**WORK INSTRUCTIONS:**
From the listing below, output only the lines starting at the line that has "CTS | 1840 | 0.0891 | 0.00132 | 320 | 2320" and ending at the line that has "resized for setup", exactly as they appear, ends included.
◆ ◆ ◆
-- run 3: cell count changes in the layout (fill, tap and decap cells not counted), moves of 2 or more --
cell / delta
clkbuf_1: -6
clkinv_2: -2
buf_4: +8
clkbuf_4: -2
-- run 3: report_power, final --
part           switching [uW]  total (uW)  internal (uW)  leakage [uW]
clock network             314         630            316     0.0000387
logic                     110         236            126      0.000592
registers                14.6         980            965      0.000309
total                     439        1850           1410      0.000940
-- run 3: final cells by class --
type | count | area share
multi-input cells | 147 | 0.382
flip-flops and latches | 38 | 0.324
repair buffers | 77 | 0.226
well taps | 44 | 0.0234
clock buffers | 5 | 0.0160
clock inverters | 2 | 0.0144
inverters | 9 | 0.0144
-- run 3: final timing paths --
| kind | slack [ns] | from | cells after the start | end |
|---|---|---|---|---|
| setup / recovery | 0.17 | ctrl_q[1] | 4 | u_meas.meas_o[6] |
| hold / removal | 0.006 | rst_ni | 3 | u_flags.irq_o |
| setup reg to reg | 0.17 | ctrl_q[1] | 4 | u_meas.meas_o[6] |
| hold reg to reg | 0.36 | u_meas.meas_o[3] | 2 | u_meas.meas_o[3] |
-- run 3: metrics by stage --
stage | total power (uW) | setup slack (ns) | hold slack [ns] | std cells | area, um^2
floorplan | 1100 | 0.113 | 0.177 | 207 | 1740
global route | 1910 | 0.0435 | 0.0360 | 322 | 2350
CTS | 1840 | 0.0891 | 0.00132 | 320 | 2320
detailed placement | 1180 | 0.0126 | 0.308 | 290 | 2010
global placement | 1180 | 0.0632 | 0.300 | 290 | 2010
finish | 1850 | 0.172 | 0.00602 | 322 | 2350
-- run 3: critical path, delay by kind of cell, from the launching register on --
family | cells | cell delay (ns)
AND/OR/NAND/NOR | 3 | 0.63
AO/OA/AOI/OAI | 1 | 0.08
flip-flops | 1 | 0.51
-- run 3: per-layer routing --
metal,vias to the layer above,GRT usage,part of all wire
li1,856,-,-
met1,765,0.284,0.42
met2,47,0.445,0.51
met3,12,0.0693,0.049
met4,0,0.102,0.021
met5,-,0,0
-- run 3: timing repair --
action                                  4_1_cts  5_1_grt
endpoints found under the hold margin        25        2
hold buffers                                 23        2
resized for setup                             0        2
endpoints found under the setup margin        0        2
--- src/rtl/cpkt_pkg.sv ---
`timescale 1ns/1ps
package cpkt_pkg;
    localparam int DW     = 64;
    localparam int KW     = DW / 8;
    localparam int SEQ_W  = 12;
    localparam int LEN_W  = 16;
    localparam int SID_W  = 32;
    localparam int BEAT_W = LEN_W - 3;
    localparam int HDR_BYTES = KW;

    typedef struct packed {
        logic [1:0]       kind;
        logic             has_ts;
        logic             eob;
        logic [SEQ_W-1:0] seq;
        logic [LEN_W-1:0] len;
        logic [SID_W-1:0] sid;
    } hdr_t;

    typedef enum logic [2:0] {
        CLS_DATA     = 3'd0,
        CLS_DATA_EOB = 3'd1,
        CLS_FLOW     = 3'd2,
        CLS_CMD      = 3'd3,
        CLS_RESP     = 3'd4,
        CLS_RESP_ERR = 3'd5,
        CLS_BAD      = 3'd7
    } pkt_class_e;

    typedef enum logic [1:0] {
        ST_HDR = 2'd0,
        ST_TS  = 2'd1,
        ST_PAY = 2'd2
    } beat_st_e;

    function automatic pkt_class_e classify(input logic [1:0] kind, input logic eob);
        case ({kind, eob})
            3'b000:  return CLS_DATA;
            3'b001:  return CLS_DATA_EOB;
            3'b010:  return CLS_FLOW;
            3'b100:  return CLS_CMD;
            3'b110:  return CLS_RESP;
            3'b111:  return CLS_RESP_ERR;
            default: return CLS_BAD;
        endcase
    endfunction

    function automatic logic [KW-1:0] tail_keep(input logic [2:0] rem_bytes);
        logic [KW-1:0] m;
        m = '0;
        for (int i = 0; i < KW; i++) begin
            if (i < int'(rem_bytes)) m[i] = 1'b1;
        end
        if (rem_bytes == 3'd0) m = '1;
        return m;
    endfunction
endpackage
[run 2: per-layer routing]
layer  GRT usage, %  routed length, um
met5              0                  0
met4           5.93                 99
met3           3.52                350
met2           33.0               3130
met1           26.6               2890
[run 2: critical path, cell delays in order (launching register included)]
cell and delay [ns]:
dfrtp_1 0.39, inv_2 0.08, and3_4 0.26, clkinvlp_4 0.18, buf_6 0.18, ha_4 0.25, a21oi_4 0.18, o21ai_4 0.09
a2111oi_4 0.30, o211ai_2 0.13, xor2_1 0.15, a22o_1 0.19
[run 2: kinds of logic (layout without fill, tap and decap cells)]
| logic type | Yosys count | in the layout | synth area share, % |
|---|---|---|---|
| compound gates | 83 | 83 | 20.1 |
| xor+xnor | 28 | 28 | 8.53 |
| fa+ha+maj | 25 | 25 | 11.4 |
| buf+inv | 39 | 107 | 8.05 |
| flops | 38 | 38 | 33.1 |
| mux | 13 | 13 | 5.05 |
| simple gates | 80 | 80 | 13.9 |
[src/rtl/spo_pkg.sv]
package spo_pkg;
  localparam int DATA_W = 16;
  localparam int RSSI_W = 12;

  typedef struct packed {
    logic              src;
    logic [DATA_W-1:0] i_w;
    logic [DATA_W-1:0] q_w;
    logic [RSSI_W-1:0] rssi;
  } grp_t;

  typedef enum logic [1:0] {
    W_I = 2'd0,
    W_Q = 2'd1,
    W_G = 2'd2
  } word_e;
endpackage

[src/rtl/spo_clkgen.sv]
module spo_clkgen #(
  parameter int DIV_W  = 2,
  parameter int SYNC_N = 2
) (
  input  logic             clk_i,
  input  logic             rst_ni,
  input  logic             master_i,
  input  logic [DIV_W-1:0] div_sel_i,
  input  logic             pclk_i,
  output logic             pclk_o,
  output logic             pclk_oe_o,
  output logic             rise_o,
  output logic             fall_o,
  output logic             both_o
);
  localparam int CNT_W = (1 << DIV_W) - 1;

  logic [CNT_W:0]   n_val, half;
  logic [CNT_W:0]   lim_w;
  logic [CNT_W-1:0] lim, cnt_q, cnt_nxt;
  logic             pclk_q, oe_q;
  logic             m_rise, m_fall, s_rise, s_fall, div1;
  logic [SYNC_N:0]  sync_q;

  always_comb begin
    n_val   = (CNT_W+1)'(1) << div_sel_i;
    half    = n_val >> 1;
    lim_w   = n_val - (CNT_W+1)'(1);
    lim     = lim_w[CNT_W-1:0];
    div1    = (div_sel_i == '0);
    cnt_nxt = (cnt_q == lim) ? '0 : cnt_q + 1'b1;
    m_rise  = (cnt_q == lim);
    m_fall  = div1 || ({1'b0, cnt_q} == (half - (CNT_W+1)'(1)));
    s_rise  = sync_q[SYNC_N-1] & ~sync_q[SYNC_N];
    s_fall  = ~sync_q[SYNC_N-1] & sync_q[SYNC_N];
  end

  always_ff @(posedge clk_i or negedge rst_ni) begin
    if (!rst_ni) begin
      cnt_q  <= '0;
      pclk_q <= 1'b0;
      oe_q   <= 1'b0;
      sync_q <= '0;
    end else begin
      cnt_q  <= cnt_nxt;
      pclk_q <= ({1'b0, cnt_nxt} < half);
      oe_q   <= master_i;
      sync_q <= {sync_q[SYNC_N-1:0], pclk_i};
    end
  end

  // divide-by-one forwards the core clock itself
  assign pclk_o    = oe_q ? (div1 ? clk_i : pclk_q) : 1'b0;
  assign pclk_oe_o = oe_q;
  assign rise_o    = master_i ? m_rise : s_rise;
  assign fall_o    = master_i ? m_fall : s_fall;
  assign both_o    = master_i && div1;

  // with a divisor above one, rising strobes are never back to back
  a_r1_rise_spacing: assert property (@(posedge clk_i) disable iff (!rst_ni)
    (master_i && !div1 && rise_o) |=> (!rise_o || !$stable(div_sel_i) || !$stable(master_i)));

  // a slave rising strobe is followed by a quiet cycle
  a_r10_slave_edge: assert property (@(posedge clk_i) disable iff (!rst_ni)
    (!master_i && rise_o) |=> (!rise_o || !$stable(master_i)));
endmodule
### config.mk
export PLATFORM = sky130hd
export DESIGN_NAME = wdog_two_stage
export DESIGN_NICKNAME = d
export VERILOG_FILES = /design/src/rtl/wdog_pkg.sv /design/src/rtl/wdog_regfile.sv /design/src/rtl/wdog_deadline.sv /design/src/rtl/wdog_stages.sv /design/src/rtl/wdog_two_stage.sv
export SDC_FILE = /design/constraint.sdc
export NUM_CORES = 1
export LEC_CHECK = 0
export BUFFER_PORTS_ARGS = -buffer_cell sky130_fd_sc_hd__buf_2
export CORE_MARGIN = 10
export CORE_UTILIZATION = 55
export CTS_CLUSTER_SIZE = 14
export DETAILED_ROUTE_END_ITERATION = 10
export GPL_ROUTABILITY_DRIVEN = 0
export MAX_ROUTING_LAYER = met4
export PLACE_DENSITY_LB_ADDON = 0.12
export SYNTH_ARGS = -nofsm -noshare
export SYNTH_HDL_FRONTEND = slang
export SYNTH_SLANG_ARGS = --single-unit
### constraint.sdc
create_clock -name clk -period 6.3 [get_ports clk]
set_input_delay 0.63 -clock clk [delete_from_list [all_inputs] [get_ports clk]]
set_output_delay 0.63 -clock clk [all_outputs]
set_load 0.02 [all_outputs]
===== src/rtl/sfrx_bitctl.sv =====
module sfrx_bitctl
  import sfrx_pkg::*;
#(
  parameter int DATA_W = 8,
  parameter int OVS    = 16
) (
  input  logic              clk,
  input  logic              rst_n,
  input  logic              en,
  input  logic              tick,
  input  logic              line,
  input  logic              fmt_full,
  input  logic              par_en,
  input  logic              par_odd,
  output logic              done,
  output logic [DATA_W-1:0] word,
  output rx_err_t           errs
);
  localparam int CW = $clog2(OVS);
  localparam int BW = $clog2(DATA_W + 1);
  localparam logic [CW-1:0] MID  = CW'(OVS / 2 - 1);
  localparam logic [CW-1:0] LAST = CW'(OVS - 1);

  rx_state_e         state;
  logic [CW-1:0]     cnt;
  logic [BW-1:0]     bitn;
  logic [DATA_W-1:0] shreg;
  logic              par_acc;
  logic              perr_q;
  logic [BW-1:0]     last_bit;

  assign last_bit = fmt_full ? BW'(DATA_W - 1) : BW'(DATA_W - 2);

  always_ff @(posedge clk or negedge rst_n) begin
    if (!rst_n) begin
      state   <= RX_IDLE;
      cnt     <= '0;
      bitn    <= '0;
      shreg   <= '0;
      par_acc <= 1'b0;
      perr_q  <= 1'b0;
      done    <= 1'b0;
      word    <= '0;
      errs    <= '0;
    end else begin
      done <= 1'b0;
      if (!en) begin
        state <= RX_IDLE;
        cnt   <= '0;
      end else if (tick) begin
        unique case (state)
          RX_IDLE: begin
            cnt <= '0;
            if (!line) state <= RX_START;
          end
          RX_START: begin
            if (cnt == MID) begin
              cnt     <= '0;
              bitn    <= '0;
              shreg   <= '0;
              par_acc <= 1'b0;
              perr_q  <= 1'b0;
              state   <= line ? RX_IDLE : RX_DATA;
            end else begin
              cnt <= cnt + 1'b1;
            end
          end
          RX_DATA: begin
            if (cnt == LAST) begin
              cnt     <= '0;
              shreg   <= {line, shreg[DATA_W-1:1]};
              par_acc <= par_acc ^ line;
              if (bitn == last_bit) state <= par_en ? RX_PAR : RX_STOP;
              else                  bitn  <= bitn + 1'b1;
            end else begin
              cnt <= cnt + 1'b1;
            end
          end
          RX_PAR: begin
            if (cnt == LAST) begin
              cnt    <= '0;
              perr_q <= (par_acc ^ line) != par_odd;
              state  <= RX_STOP;
            end else begin
              cnt <= cnt + 1'b1;
            end
          end
          RX_STOP: begin
            if (cnt == LAST) begin
              cnt             <= '0;
              state           <= RX_IDLE;
              done            <= 1'b1;
              word            <= fmt_full ? shreg : {1'b0, shreg[DATA_W-1:1]};
              errs.parity_bad <= perr_q;
              errs.stop_bad   <= !line;
            end else begin
              cnt <= cnt + 1'b1;
            end
          end
          default: state <= RX_IDLE;
        endcase
      end
    end
  end
endmodule
### src/rtl/bp_slot_table.sv
module bp_slot_table #(
   parameter int AW    = 8,
   parameter int DW    = 16,
   parameter int DEPTH = 8,
   parameter int IW    = 3
) (
   input  logic          clk,
   input  logic          rst,
   input  logic [AW-1:0] look_addr,
   input  logic [IW-1:0] sel_idx,
   input  logic          alloc_en,
   input  logic [AW-1:0] alloc_addr,
   input  logic [DW-1:0] alloc_word,
   input  logic          resave_en,
   input  logic [DW-1:0] resave_word,
   input  logic          drop_en,
   output logic          hit,
   output logic [IW-1:0] hit_idx,
   output logic          has_free,
   output logic [IW-1:0] free_idx,
   output logic          sel_valid,
   output logic [AW-1:0] sel_addr,
   output logic [DW-1:0] sel_word
);

   logic [DEPTH-1:0] valid_vec;
   logic [DEPTH-1:0] match_vec;
   logic [AW-1:0]    slot_addr [DEPTH];
   logic [DW-1:0]    slot_word [DEPTH];

   for (genvar g = 0; g < DEPTH; g++) begin : g_slot
      logic          v_q;
      logic [AW-1:0] a_q;
      logic [DW-1:0] w_q;
      logic          here;

      assign here = (sel_idx == IW'(g));

      always_ff @(posedge clk) begin
         if (rst) begin
            v_q <= 1'b0;
         end else if (here) begin
            if (alloc_en) begin
               v_q <= 1'b1;
               a_q <= alloc_addr;
               w_q <= alloc_word;
            end else if (resave_en) begin
               w_q <= resave_word;
            end
            if (drop_en) v_q <= 1'b0;
         end
      end

      assign valid_vec[g] = v_q;
      assign slot_addr[g] = a_q;
      assign slot_word[g] = w_q;
      assign match_vec[g] = v_q && (a_q == look_addr);
   end

   always_comb begin
      hit      = 1'b0;
      hit_idx  = '0;
      has_free = 1'b0;
      free_idx = '0;
      for (int i = DEPTH - 1; i >= 0; i--) begin
         if (match_vec[i]) begin
            hit     = 1'b1;
            hit_idx = IW'(i);
         end
         if (!valid_vec[i]) begin
            has_free = 1'b1;
            free_idx = IW'(i);
         end
      end
   end

   assign sel_valid = valid_vec[sel_idx];
   assign sel_addr  = slot_addr[sel_idx];
   assign sel_word  = slot_word[sel_idx];

endmodule

### src/rtl/bp_break_detect.sv
module bp_break_detect #(
   parameter int          DW      = 16,
   parameter logic [15:0] BRK     = 16'h9598,
   parameter bit          REG_OUT = 1'b0
) (
   input  logic          clk,
   input  logic          rst,
   input  logic          fetch_valid,
   input  logic [DW-1:0] fetch_opcode,
   output logic          bp_hit
);

   logic raw_hit;
   assign raw_hit = fetch_valid && (fetch_opcode == DW'(BRK));

   if (REG_OUT) begin : g_reg
      logic hit_q;
      always_ff @(posedge clk) begin
         if (rst) hit_q <= 1'b0;
         else     hit_q <= raw_hit;
      end
      assign bp_hit = hit_q;
   end else begin : g_comb
      logic unused_clk;
      assign unused_clk = clk ^ rst;
      assign bp_hit     = raw_hit;
   end

endmodule

### src/rtl/bp_patch_unit.sv
module bp_patch_unit
   import bp_patch_pkg::*;
#(
   parameter int          AW      = 8,
   parameter int          DW      = 16,
   parameter int          DEPTH   = 8,
   parameter logic [15:0] BRK     = 16'h9598,
   parameter logic [15:0] BLANK   = 16'hFFFF,
   parameter bit          HIT_REG = 1'b0
) (
   input  logic          clk,
   input  logic          rst,
   input  logic          cmd_valid,
   input  logic [1:0]    cmd_op,
   input  logic [AW-1:0] cmd_addr,
   output logic          busy,
   output logic          done,
   output logic          err,
   output logic          mem_en,
   output logic          mem_we,
   output logic [AW-1:0] mem_addr,
   output logic [DW-1:0] mem_wdata,
   input  logic [DW-1:0] mem_rdata,
   input  logic          fetch_valid,
   input  logic [DW-1:0] fetch_opcode,
   output logic          bp_hit
);

   localparam int          IW       = (DEPTH > 1) ? $clog2(DEPTH) : 1;
   localparam logic [IW-1:0] LAST   = IW'(DEPTH - 1);
   localparam logic [DW-1:0] BRK_W  = DW'(BRK);
   localparam logic [DW-1:0] BLNK_W = DW'(BLANK);

   if (DEPTH < 2) begin : g_bad_depth
      $error("bp_patch_unit: DEPTH must be at least 2");
   end
   if (DW < 16) begin : g_bad_width
      $error("bp_patch_unit: DW must hold the 16-bit break opcode");
   end
   if (AW < 1) begin : g_bad_addr
      $error("bp_patch_unit: AW must be positive");
   end

   bp_state_e     state_q;
   bp_op_e        op_q;
   logic [IW-1:0] cur_idx;
   logic [AW-1:0] cur_addr;
   logic          err_q;

   logic          tb_hit, tb_has_free, tb_sel_valid;
   logic [IW-1:0] tb_hit_idx, tb_free_idx;
   logic [AW-1:0] tb_sel_addr;
   logic [DW-1:0] tb_sel_word;
   logic          alloc_en, resave_en, drop_en;
   logic          rd_blank, rd_brk;

   assign rd_blank = (mem_rdata == BLNK_W);
   assign rd_brk   = (mem_rdata == BRK_W);

   assign alloc_en  = (state_q == ST_WRITE) && (op_q == OP_INSERT) && !rd_blank;
   assign resave_en = (state_q == ST_WRITE) && (op_q == OP_ARM_ALL) && !rd_brk;
   assign drop_en   = (state_q == ST_WRITE) && (op_q == OP_REMOVE);

   bp_slot_table #(.AW(AW), .DW(DW), .DEPTH(DEPTH), .IW(IW)) table_i (
      .clk        (clk),
      .rst        (rst),
      .look_addr  (cmd_addr),
      .sel_idx    (cur_idx),
      .alloc_en   (alloc_en),
      .alloc_addr (cur_addr),
      .alloc_word (mem_rdata),
      .resave_en  (resave_en),
      .resave_word(mem_rdata),
      .drop_en    (drop_en),
      .hit        (tb_hit),
      .hit_idx    (tb_hit_idx),
      .has_free   (tb_has_free),
      .free_idx   (tb_free_idx),
      .sel_valid  (tb_sel_valid),
      .sel_addr   (tb_sel_addr),
      .sel_word   (tb_sel_word)
   );

   bp_break_detect #(.DW(DW), .BRK(BRK), .REG_OUT(HIT_REG)) detect_i (
      .clk         (clk),
      .rst         (rst),
      .fetch_valid (fetch_valid),
      .fetch_opcode(fetch_opcode),
      .bp_hit      (bp_hit)
   );

   always_ff @(posedge clk) begin
      if (rst) begin
         state_q  <= ST_IDLE;
         op_q     <= OP_INSERT;
         cur_idx  <= '0;
         cur_addr <= '0;
         err_q    <= 1'b0;
      end else begin
         unique case (state_q)
            ST_IDLE: if (cmd_valid) begin
               op_q     <= bp_op_e'(cmd_op);
               cur_addr <= cmd_addr;
               err_q    <= 1'b0;
               unique case (bp_op_e'(cmd_op))
                  OP_INSERT: begin
                     if (tb_hit || !tb_has_free) begin
                        err_q   <= 1'b1;
                        state_q <= ST_DONE;
                     end else begin
                        cur_idx <= tb_free_idx;
                        state_q <= ST_READ;
                     end
                  end
                  OP_REMOVE: begin
                     if (tb_hit) begin
                        cur_idx <= tb_hit_idx;
                        state_q <= ST_WRITE;
                     end else begin
                        state_q <= ST_DONE;
                     end
                  end
                  default: begin
                     cur_idx <= '0;
                     state_q <= ST_SCAN;
                  end
               endcase
            end
            ST_READ: state_q <= ST_WRITE;
            ST_WRITE: begin
               if (op_q == OP_ARM_ALL) begin
                  if (cur_idx == LAST) state_q <= ST_DONE;
                  else begin
                     cur_idx <= cur_idx + IW'(1);
                     state_q <= ST_SCAN;
                  end
               end else begin
                  if (op_q == OP_INSERT && rd_blank) err_q <= 1'b1;
                  state_q <= ST_DONE;
               end
            end
            ST_SCAN: begin
               if (tb_sel_valid && op_q == OP_ARM_ALL) state_q <= ST_WRITE;
               else if (cur_idx == LAST)               state_q <= ST_DONE;
               else                                    cur_idx <= cur_idx + IW'(1);
            end
            ST_DONE: state_q <= ST_IDLE;
            default: state_q <= ST_IDLE;
         endcase
      end
   end

   always_comb begin
      mem_en    = 1'b0;
      mem_we    = 1'b0;
      mem_addr  = cur_addr;
      mem_wdata = BRK_W;
      unique case (state_q)
         ST_READ: mem_en = 1'b1;
         ST_WRITE: begin
            if (op_q == OP_INSERT) begin
               mem_en = !rd_blank;
               mem_we = !rd_blank;
            end else if (op_q == OP_REMOVE) begin
               mem_en    = 1'b1;
               mem_we    = 1'b1;
               mem_addr  = tb_sel_addr;
               mem_wdata = tb_sel_word;
            end else begin
               mem_en   = !rd_brk;
               mem_we   = !rd_brk;
               mem_addr = tb_sel_addr;
            end
         end
         ST_SCAN: begin
            mem_en   = tb_sel_valid;
            mem_we   = tb_sel_valid && (op_q == OP_DISARM);
            mem_addr = tb_sel_addr;
            if (op_q == OP_DISARM) mem_wdata = tb_sel_word;
         end
         default: ;
      endcase
   end

   assign busy = (state_q != ST_IDLE);
   assign done = (state_q == ST_DONE);
   assign err  = done && err_q;

endmodule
◆ ◆ ◆
**PROBLEM SOLUTION:**
CTS | 1840 | 0.0891 | 0.00132 | 320 | 2320
detailed placement | 1180 | 0.0126 | 0.308 | 290 | 2010
global placement | 1180 | 0.0632 | 0.300 | 290 | 2010
finish | 1850 | 0.172 | 0.00602 | 322 | 2350
-- run 3: critical path, delay by kind of cell, from the launching register on --
family | cells | cell delay (ns)
AND/OR/NAND/NOR | 3 | 0.63
AO/OA/AOI/OAI | 1 | 0.08
flip-flops | 1 | 0.51
-- run 3: per-layer routing --
metal,vias to the layer above,GRT usage,part of all wire
li1,856,-,-
met1,765,0.284,0.42
met2,47,0.445,0.51
met3,12,0.0693,0.049
met4,0,0.102,0.021
met5,-,0,0
-- run 3: timing repair --
action                                  4_1_cts  5_1_grt
endpoints found under the hold margin        25        2
hold buffers                                 23        2
resized for setup                             0        2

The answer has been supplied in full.